Effect of nutrient enrichment and climate change on historical changes of the cyanobacterial community in a shallow north temperate lake in China

Quantitative ecological reconstructions in lakes can be potentially significant for providing long-term environmental records and the information generated would become invaluable source for comprehensive understanding of the effects of human disturbances and climate change on lake ecosystem. Our aim is to explore the drivers of historical changes of the cyanobacterial community in a shallow temperate freshwater system, Baiyangdian Lake Complex (BLC), in northern China. We used a multi-proxy approach (e.g., sedimentary DNA, subfossil diatom assemblages) to establish the historical changes of the cyanobacterial community in BLC over different stages as accurately as possible. At Stage 1 (∼1902–2012), the cyanobacterial co-occurrence network analysis revealed more complex interactions among different genera than at Stage 2 (∼2012–2021) in all three sampling sites.
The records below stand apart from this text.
### config.mk
export PLATFORM = sky130hd
export DESIGN_NAME = erx_remap_flat
export DESIGN_NICKNAME = d
export VERILOG_FILES = /design/src/design/erx_pkg.sv /design/src/design/erx_cfg_if.sv /design/src/design/erx_remap.sv /design/src/flat_wrapper.sv
export VERILOG_INCLUDE_DIRS = /design/src /design/src/include
export SDC_FILE = /design/constraint.sdc
export NUM_CORES = 1
export LEC_CHECK = 0
export BUFFER_PORTS_ARGS = -buffer_cell sky130_fd_sc_hd__clkbuf_2
export CAP_MARGIN = 20
export CELL_PAD_IN_SITES_DETAIL_PLACEMENT = 0
export CELL_PAD_IN_SITES_GLOBAL_PLACEMENT = 1
export CORE_MARGIN = 3
export CORE_UTILIZATION = 35
export DETAILED_ROUTE_END_ITERATION = 12
export PLACE_DENSITY_LB_ADDON = 0.1
export SLEW_MARGIN = 0
export SYNTH_ARGS = -nofsm -noshare
export SYNTH_HDL_FRONTEND = slang
export SYNTH_SLANG_ARGS = --single-unit
### constraint.sdc
create_clock -name sys_clk -period 0.8 [get_ports sys_clk]
set_clock_uncertainty 0.15 [all_clocks]
set_input_delay 0.04 -clock sys_clk [delete_from_list [all_inputs] [get_ports sys_clk]]
set_output_delay 0.04 -clock sys_clk [all_outputs]
set_load 0.01 [all_outputs]
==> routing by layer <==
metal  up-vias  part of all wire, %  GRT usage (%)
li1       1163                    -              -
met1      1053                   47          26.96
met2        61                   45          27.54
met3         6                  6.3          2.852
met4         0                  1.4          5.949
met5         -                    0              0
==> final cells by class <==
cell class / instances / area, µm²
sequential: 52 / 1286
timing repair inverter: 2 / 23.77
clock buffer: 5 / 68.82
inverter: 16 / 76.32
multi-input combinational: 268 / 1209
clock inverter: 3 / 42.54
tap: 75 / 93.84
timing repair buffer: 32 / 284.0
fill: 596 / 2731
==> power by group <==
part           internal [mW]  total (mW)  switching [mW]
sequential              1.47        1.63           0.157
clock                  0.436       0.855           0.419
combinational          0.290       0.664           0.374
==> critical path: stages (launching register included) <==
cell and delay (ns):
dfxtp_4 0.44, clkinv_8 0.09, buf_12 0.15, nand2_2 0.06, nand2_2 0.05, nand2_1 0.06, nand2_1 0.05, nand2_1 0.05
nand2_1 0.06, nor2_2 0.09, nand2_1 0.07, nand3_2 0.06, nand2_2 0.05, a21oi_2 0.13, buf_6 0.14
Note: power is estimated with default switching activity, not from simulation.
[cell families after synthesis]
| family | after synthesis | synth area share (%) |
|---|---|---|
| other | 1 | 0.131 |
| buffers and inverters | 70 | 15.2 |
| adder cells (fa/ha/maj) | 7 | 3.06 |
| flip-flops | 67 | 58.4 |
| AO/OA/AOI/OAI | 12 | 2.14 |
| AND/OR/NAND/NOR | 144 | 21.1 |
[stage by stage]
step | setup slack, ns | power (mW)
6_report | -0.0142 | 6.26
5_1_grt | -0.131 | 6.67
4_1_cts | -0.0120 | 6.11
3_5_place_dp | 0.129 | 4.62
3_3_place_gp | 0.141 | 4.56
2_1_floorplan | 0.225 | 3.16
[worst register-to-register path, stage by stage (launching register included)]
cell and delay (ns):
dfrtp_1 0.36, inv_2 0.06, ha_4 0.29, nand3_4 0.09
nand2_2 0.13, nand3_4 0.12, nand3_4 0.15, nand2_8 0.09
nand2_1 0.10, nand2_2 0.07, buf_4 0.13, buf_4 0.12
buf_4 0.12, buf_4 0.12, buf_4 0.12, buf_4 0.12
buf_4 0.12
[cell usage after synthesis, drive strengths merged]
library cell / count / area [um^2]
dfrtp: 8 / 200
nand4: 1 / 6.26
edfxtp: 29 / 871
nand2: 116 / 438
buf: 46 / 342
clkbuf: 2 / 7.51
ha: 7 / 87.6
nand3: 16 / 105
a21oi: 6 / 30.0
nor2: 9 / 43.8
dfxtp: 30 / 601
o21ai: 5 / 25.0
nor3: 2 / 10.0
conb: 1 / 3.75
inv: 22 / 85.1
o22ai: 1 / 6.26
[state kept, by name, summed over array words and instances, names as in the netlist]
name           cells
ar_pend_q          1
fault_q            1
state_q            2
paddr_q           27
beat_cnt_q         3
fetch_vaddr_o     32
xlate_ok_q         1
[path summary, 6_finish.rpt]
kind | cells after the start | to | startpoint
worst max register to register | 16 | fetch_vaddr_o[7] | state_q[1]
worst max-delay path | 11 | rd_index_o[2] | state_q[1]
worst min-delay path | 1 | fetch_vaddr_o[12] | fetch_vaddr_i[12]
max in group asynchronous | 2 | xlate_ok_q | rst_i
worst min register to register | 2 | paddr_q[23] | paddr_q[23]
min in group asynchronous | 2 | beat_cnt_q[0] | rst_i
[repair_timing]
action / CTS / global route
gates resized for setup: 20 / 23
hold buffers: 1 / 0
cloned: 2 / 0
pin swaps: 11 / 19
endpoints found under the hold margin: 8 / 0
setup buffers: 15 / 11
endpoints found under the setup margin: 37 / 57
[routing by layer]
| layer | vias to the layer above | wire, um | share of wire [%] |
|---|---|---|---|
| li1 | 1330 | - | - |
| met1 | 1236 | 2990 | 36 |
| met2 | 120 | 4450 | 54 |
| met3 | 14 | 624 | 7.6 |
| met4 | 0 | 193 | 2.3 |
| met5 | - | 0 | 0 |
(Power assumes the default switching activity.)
File: src/logic/lz_consts.svh
`ifndef LZ_CONSTS_SVH
`define LZ_CONSTS_SVH

// bytes kept for copy tokens to reach back into
// the 12-bit offset field of a copy token limits this to 4096
`define LZ_HISTORY_DEPTH 4096

// token queue entries
// the upstream starts with exactly this many credits
`define LZ_TOKEN_QUEUE_DEPTH 4

// bytes the engine may emit before the sink returns any credit
`define LZ_OUT_CREDITS 2

`endif

File: src/logic/lz_history_pkg.sv
`default_nettype none
`include "lz_consts.svh"

// storage side of the decompressor
package lz_history_pkg;

	typedef logic [7:0] byte_t;
	typedef logic [$clog2(`LZ_HISTORY_DEPTH)-1:0] history_addr_t;

	// counts 0 up to the queue depth inclusive
	typedef logic [$clog2(`LZ_TOKEN_QUEUE_DEPTH+1)-1:0] credit_count_t;

endpackage

`default_nettype wire

File: src/logic/lz_token_pkg.sv
`default_nettype none
`include "lz_consts.svh"

// token format as seen at the decompressor input
package lz_token_pkg;

	typedef logic [3:0] copy_length_t;	// bytes to copy minus one
	typedef logic [$clog2(`LZ_HISTORY_DEPTH)-1:0] copy_offset_t;	// distance back, never zero

	// a copy token packs length above offset; a literal uses the low byte
	typedef logic [$bits(copy_length_t)+$bits(copy_offset_t)-1:0] token_data_t;

	typedef enum logic [1:0] {
		st_idle,	// waiting for a token
		st_literal,	// one byte to emit
		st_copy		// streaming bytes back out of the history
	} engine_state_t;

endpackage

`default_nettype wire

File: src/logic/token_link_if.sv
`timescale 1ns/100ps
`default_nettype none

// hands the token at the queue head to the copy engine
// a transfer happens on a cycle with valid and take both high
interface token_link_if;

	logic valid;	// queue head holds a token
	logic is_copy;	// head token is a copy, else a literal
	lz_token_pkg::token_data_t data;
	logic take;	// engine accepts the head this cycle

	modport queue (
		output valid,
		output is_copy,
		output data,
		input  take
	);

	modport engine (
		input  valid,
		input  is_copy,
		input  data,
		output take
	);

endinterface

`default_nettype wire

File: src/logic/lz_copy_engine.sv
`timescale 1ns/100ps
`default_nettype none
`include "lz_consts.svh"

module lz_copy_engine (
	input  wire logic clock,
	input  wire logic reset,
	token_link_if.engine link,
	input  wire logic out_credit,
	output lz_history_pkg::byte_t out_byte,
	output logic out_valid,
	output lz_history_pkg::history_addr_t rd_addr,
	output lz_history_pkg::history_addr_t wr_addr,
	output logic wr_en,
	output lz_history_pkg::byte_t wr_byte,
	input  wire lz_history_pkg::byte_t rd_byte
);
	lz_token_pkg::engine_state_t state;
	lz_token_pkg::copy_length_t token_length;
	lz_token_pkg::copy_offset_t token_offset;
	lz_token_pkg::copy_length_t remaining;	// bytes left after the current one
	lz_history_pkg::history_addr_t wr_ptr;	// next byte of output history
	lz_history_pkg::history_addr_t rd_ptr;	// address of the byte now on rd_byte
	lz_history_pkg::byte_t literal_byte;
	lz_history_pkg::credit_count_t credit_cnt;	// output credits held
	logic take;

	assign {token_length, token_offset} = link.data;

	assign take = (state == lz_token_pkg::st_idle) && link.valid;
	assign link.take = take;

	// a byte goes out whenever one is pending and a credit is held
	assign out_valid = (state != lz_token_pkg::st_idle) && (credit_cnt != '0);
	assign out_byte = (state == lz_token_pkg::st_literal) ? literal_byte : rd_byte;

	// every emitted byte also lands in the history
	assign wr_en = out_valid;
	assign wr_byte = out_byte;
	assign wr_addr = wr_ptr;

	always_comb begin
		case (state)
			lz_token_pkg::st_idle: rd_addr = wr_ptr - token_offset;	// copy source on a take
			lz_token_pkg::st_copy: rd_addr = out_valid ? rd_ptr + 1'b1 : rd_ptr;
			default: rd_addr = rd_ptr;	// hold the read while stalled
		endcase
	end

	always_ff @(posedge clock or posedge reset) begin
		if (reset) begin
			state <= lz_token_pkg::st_idle;
			wr_ptr <= '0;
			rd_ptr <= '0;
			remaining <= '0;
			credit_cnt <= lz_history_pkg::credit_count_t'(`LZ_OUT_CREDITS);
		end else begin
			rd_ptr <= rd_addr;
			if (out_valid)
				wr_ptr <= wr_ptr + 1'b1;

			// a credit back in the same cycle as a byte leaves the count alone
			if (out_valid && !out_credit)
				credit_cnt <= credit_cnt - 1'b1;
			else if (!out_valid && out_credit)
				credit_cnt <= credit_cnt + 1'b1;

			case (state)
				lz_token_pkg::st_idle: begin
					if (take) begin
						state <= link.is_copy ? lz_token_pkg::st_copy : lz_token_pkg::st_literal;
						remaining <= token_length;
					end
				end
				lz_token_pkg::st_literal: begin
					if (out_valid)
						state <= lz_token_pkg::st_idle;
				end
				lz_token_pkg::st_copy: begin
					if (out_valid) begin
						if (remaining == '0)
							state <= lz_token_pkg::st_idle;
						else
							remaining <= remaining - 1'b1;
					end
				end
				default: state <= lz_token_pkg::st_idle;
			endcase
		end
	end

	always_ff @(posedge clock) begin
		if (take)
			literal_byte <= link.data[7:0];
	end

	// the upstream compressor must never emit a copy from the current position
	assert property (@(posedge clock) disable iff (reset)
		take && link.is_copy |-> token_offset != '0)
		else $error("copy token with zero offset");

	// the sink returns at most one credit per byte it was sent
	assert property (@(posedge clock) disable iff (reset)
		credit_cnt <= lz_history_pkg::credit_count_t'(`LZ_OUT_CREDITS))
		else $error("output credits above the initial count");

endmodule

`default_nettype wire

File: src/flat_wrapper.sv
// flat-port wrapper written by rule: the top's interface ports become plain ports
module lz_copy_engine_flat 
  (clock, reset, out_credit, out_byte, out_valid, rd_addr, wr_addr, wr_en, wr_byte, rd_byte, link_valid, link_is_copy, link_data, link_take);
  token_link_if link_i ();
  input  wire logic clock;
  input  wire logic reset;
  input  wire logic out_credit;
  output lz_history_pkg::byte_t out_byte;
  output logic out_valid;
  output lz_history_pkg::history_addr_t rd_addr;
  output lz_history_pkg::history_addr_t wr_addr;
  output logic wr_en;
  output lz_history_pkg::byte_t wr_byte;
  input  wire lz_history_pkg::byte_t rd_byte;
  input wire logic [$bits(link_i.valid)-1:0] link_valid;
  input wire logic [$bits(link_i.is_copy)-1:0] link_is_copy;
  input wire logic [$bits(link_i.data)-1:0] link_data;
  output wire logic [$bits(link_i.take)-1:0] link_take;
  assign link_i.valid = link_valid;
  assign link_i.is_copy = link_is_copy;
  assign link_i.data = link_data;
  assign link_take = link_i.take;
  lz_copy_engine u_core (.clock(clock), .reset(reset), .link(link_i), .out_credit(out_credit), .out_byte(out_byte), .out_valid(out_valid), .rd_addr(rd_addr), .wr_addr(wr_addr), .wr_en(wr_en), .wr_byte(wr_byte), .rd_byte(rd_byte));
endmodule
File: config.mk
export PLATFORM = sky130hd
export DESIGN_NAME = lz_copy_engine_flat
export DESIGN_NICKNAME = d
export VERILOG_FILES = /design/src/logic/lz_history_pkg.sv /design/src/logic/lz_token_pkg.sv /design/src/logic/token_link_if.sv /design/src/logic/lz_copy_engine.sv /design/src/flat_wrapper.sv
export VERILOG_INCLUDE_DIRS = /design/src /design/src/logic
export SDC_FILE = /design/constraint.sdc
export NUM_CORES = 1
export LEC_CHECK = 0
export BUFFER_PORTS_ARGS = -buffer_cell sky130_fd_sc_hd__buf_2
export CORE_MARGIN = 2
export CORE_UTILIZATION = 31
export CTS_CLUSTER_DIAMETER = 50
export DETAILED_ROUTE_END_ITERATION = 8
export HOLD_SLACK_MARGIN = 0.02
export SLEW_MARGIN = 20
export SYNTH_ARGS = -nofsm -noshare
export SYNTH_HDL_FRONTEND = slang
export SYNTH_SLANG_ARGS = --single-unit
File: constraint.sdc
create_clock -name clock -period 2.25 [get_ports clock]
set_input_delay 0.225 -clock clock [delete_from_list [all_inputs] [get_ports clock]]
set_output_delay 0.225 -clock clock [all_outputs]
set_load 0.02 [all_outputs]
==> run summary <==
CTS tree = built
Largest net degree at the start of global routing = 34
Width of the die = 97.0 um
Status = finished, violations left
Starting Density = 32.3%
Mapped Nets = 327
Synth area leader = dfrtp_1
Worst-Margin Slew = 0.463 ns
Clock Sinks = 41
CP Capture Type = output pin
Fillers = 830
Ys Warns = 0
Multi-input gate area = 0.00158 mm2
GRT Total Usage = 14.3%
Chip height = 97.0 um
RSZ-0062 raised after global routing = true
Sequential-to-total area share from yosys stat = 39.8%
Final worst-path cycle share = 107%
Max Clock Skew = 0.00524 ns
Main combinational cell family by area after synthesis = simple AND/OR/NAND/NOR gates
GPL Wtd Cong = 0.869
Worst Setup EP = rd_addr[7]
Clock buffer count from CTS = 5
Initial antenna violation count = 0
Area contributors post-synth = dfrtp_1, edfxtp_1, ha_1, xnor2_1, xor2_1
MaxCap Viol Count = 0
Mean number of vias per cell = 4.91
Failing checks = setup timing
Area delta synth->final = 32.9%
Mux cell area share after synthesis = 3.73%
DR iter-0 viols = 82
Synth Flop Type = dfrtp_1
Fraction of the mapped netlist area in simple logic gates = 17.6%
Leak pwr = 1.65 nW
Diodes inserted = 0
Syn Inst Count = 281
Clock Path Buffers = 2
Min-delay worst type = primary input to async pin
FF/Latch Area = 0.00107 mm2
Placed Cells = 456
CP bufs+invs = 1
Final Max Slew Viols = 0
Worst slew margin = 69.1%
Post-route setup slack = -0.148 ns
Fin crit period = 2.40 ns
Cell with the largest stage delay on the worst path = dfrtp_1
Buffers on Ports = 71
Synth cell types = 48
Synth Area in Adders = 8.50%
Clock group share of total power = 9.6%
Nets = 417
Grt ovf = 0
Seq pwr share = 26.5%
Power, Total = 4.99 mW
Setup violators final = 7
Comb pwr share = 63.9%
Worst R2R Start = u_core.credit_cnt[1]$_DFFE_PP1P_
Max FO, Critical Path = 3
Die ar. = 0.00941 mm2
Total Routed Length = 6790 um
Top Family by Delay on Critical Path = compound AO/OA/AOI/OAI gates
Critical setup path kind = flop to output pin
Fmax = 417 MHz
Hold Vio Cnt, Final = 0
Syn Area/Cell = 9.54 um2
Internal Power = 2.75 mW
Critical path startpoint = u_core.wr_addr[1]$_DFFE_PP0N_
Worst-path clk slew = 0.08 ns
Routed WL per cell = 14.2 um
Levels on crit path = 8
Detailed-placement wirelength estimate = 5120 um
Synth Register Bits = 41
First-pass GRT wire length = 10900 um
Switching portion of total power = 44.8%
Rows = 33
Final core utilization = 42.9%
Async set-reset flop share out of synthesis = 80.5%
R2R Setup Slk = 0.28 ns
Via Count = 2340
Startpoint types = flop
Post-route DRC = 0
Post-synth EDFFs = 8
Critical path's largest stage delay = 0.38 ns
Vias in the first global route = 2235
Synth Cell Area = 0.00268 mm2
Antenna viol nets, final = 0
FF-to-FF path depth = 7
RR Endpoint = u_core.credit_cnt[2]$_DFFE_PP0P_
I/O pin cnt = 72
Worst vdd ir = 0.000468 V
Share of cells above drive strength 1 = 41.9%
Post-synth top area share = 29.9%
Drt first pass iters = 4
Psw = 2.24 mW
P per Cell Area = 1400 mW/mm2
Post-route insts no fill = 477
Core Box Area = 0.00830 mm2
CP cell instances = ha_1, nor2b_4, o2111ai_2, nand3b_1, a31oi_1, xor2_1, mux2i_1, buf_4
Worst path required time = 2.03 ns
Xor-xnor portion of the synthesized cell area = 9.80%
CP Data Arrival Time = 2.17 ns
H-tree depth = 2
Root buf cell = clkbuf_8
Complex-gate fraction of the synthesized area = 12.7%
Worst-Skew Late Latency = 0.30 ns
cell usage after synthesis (2+ instances only):
cell type / count
nor2_1: 25
nand4b_1: 2
clkbuf_1: 4
a21oi_1: 14
fa_1: 2
and3_4: 2
o22ai_1: 2
nand3_1: 10
nor3_2: 2
inv_1: 25
o211ai_1: 2
xnor2_1: 19
nand2b_1: 8
edfxtp_1: 8
nand4_1: 6
nor2b_1: 2
a211oi_1: 4
buf_4: 10
mux2_2: 8
xor2_1: 11
ha_1: 15
nor3_1: 6
o32a_1: 3
nand2_1: 14
a21o_1: 3
o21ai_0: 17
a31oi_1: 5
dfrtp_1: 32
worst min path at each step:
stage	start	to	slack [ns]	depth (start not counted)
5_1_grt	reset	u_core.wr_addr[6]$_DFFE_PP0N_	0.07	3
3_3_place_gp	reset	u_core.wr_addr[11]$_DFFE_PP0N_	0.35	3
6_report	reset	u_core.wr_addr[10]$_DFFE_PP0N_	0.02	3
3_5_place_dp	reset	u_core.remaining[3]$_DFFE_PP0P_	0.36	3
2_1_floorplan	link_data[0]	u_core.literal_byte[0]$_DFFE_PP_	0.32	0
4_1_cts	reset	u_core.remaining[0]$_DFFE_PP0P_	0.04	3
registers in the layout, summed over array words and instances (netlist names):
register / cells
u_core.rd_ptr: 12
u_core.wr_addr: 12
u_core.literal_byte: 8
u_core.remaining: 4
u_core.credit_cnt: 3
u_core.state: 2
power groups by stage:
stage          Sequential [mW]  Combinational (mW)  Clock, mW
6_report                  1.32                3.19      0.479
5_1_grt                   1.36                3.49      0.528
4_1_cts                   1.32                2.87      0.491
3_5_place_dp              1.32                2.60          0
3_3_place_gp              1.31                2.57          0
2_1_floorplan             1.35                1.82          0
area by class of cell:
type                            instances  share of cell area [%]
Multi-Input combinational cell        199                    44.4
Tap cell                              105                    3.69
Clock buffer                            6                    2.04
Timing Repair Buffer                   99                    16.9
Sequential cell                        41                    30.0
Inverter                               25                    2.64
Clock inverter                          2                   0.281
per-layer routing:
layer	global-route usage [%]	vias to the layer above	wire (um)
met1	19.0	1116	3100
met4	3.90	0	46
met3	4.55	4	441
li1	-	1153	-
met5	0	-	0
met2	22.5	67	3200
worst min-delay path, delay by kind of cell:
kind,cells,cell delay [ns]
buf+inv,3,0.52
logic make-up after synthesis:
logic type                 after synthesis
AOI/OAI and AO/OA                       55
adders and majority gates               17
DFF                                     41
xor gates and xnor gates                30
buffers and inverters                   41
and+or+nand+nor                         88
muxes                                    9
per-stage QoR:
step	hold slack (ns)	setup WS (ns)	TNS [ns]	instance area, um2
5_1_grt	0.0663	-0.280	-1.72	3560
6_report	0.0214	-0.148	-0.788	3560
4_1_cts	0.0382	-0.124	-0.827	3410
3_5_place_dp	0.361	0.0250	0	3180
2_1_floorplan	0.324	0.0357	0	2700
3_3_place_gp	0.353	0.0613	0	3180
repair_timing:
item,CTS,global route
gates resized for setup,24,23
hold endpoints to repair,0,0
pin swaps,16,12
buffers inserted,6,7
hold buffers,0,0
endpoints found under the setup margin,9,11
cells in the final DEF (no fill, tap or decap), types with 3 or more instances in the layout:
cell,count
inv_1,24
o21ai_1,5
buf_4,33
nand2_1,14
o32a_1,3
nand4_1,6
ha_4,4
buf_2,62
a21oi_2,6
nand2b_1,6
a31oi_1,5
mux2_2,8
o21ai_0,10
nor3_1,5
nor2_1,24
nand3_1,10
xor2_1,11
xnor2_1,17
a21oi_1,7
clkbuf_8,5
nor3_2,3
buf_6,4
dfrtp_1,30
edfxtp_1,8
ha_1,10
No activity file was read; power rests on OpenSTA's default activity.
The reconstructed cyanobacterial community correlated well with changes of the sedimentary diatom species composition, geochemical indices and historically documented events in the watershed. The cyanobacterial abundance in two advanced hydrologically-connected sampling sites (Shaochedian, Caiputai) was mainly regulated by the dynamics of TP and TN, while the other relatively weak hydrologically-connected site (Zaozhadian) was regulated by precipitation. Therefore, a reduction in nutrient inputs is still the most prudent option to avoid risk of the outbreak of cyanobacterial blooms in BLC. Meanwhile, intact hydrological connectivity within the wetland complex is also essential to reduce pollution and cyanobacterial blooms through mixing and flushing. Although the fate of cyanobacterial blooms in BLC has been greatly reduced over the recent time, resource managers should not only adopt conventional approaches (e.g., nutrient control) but also incorporate a landscape scale limnological-based monitoring approaches to resolve the long-lasting cyanobacterial bloom problem induced by coupled human and climate change disturbances.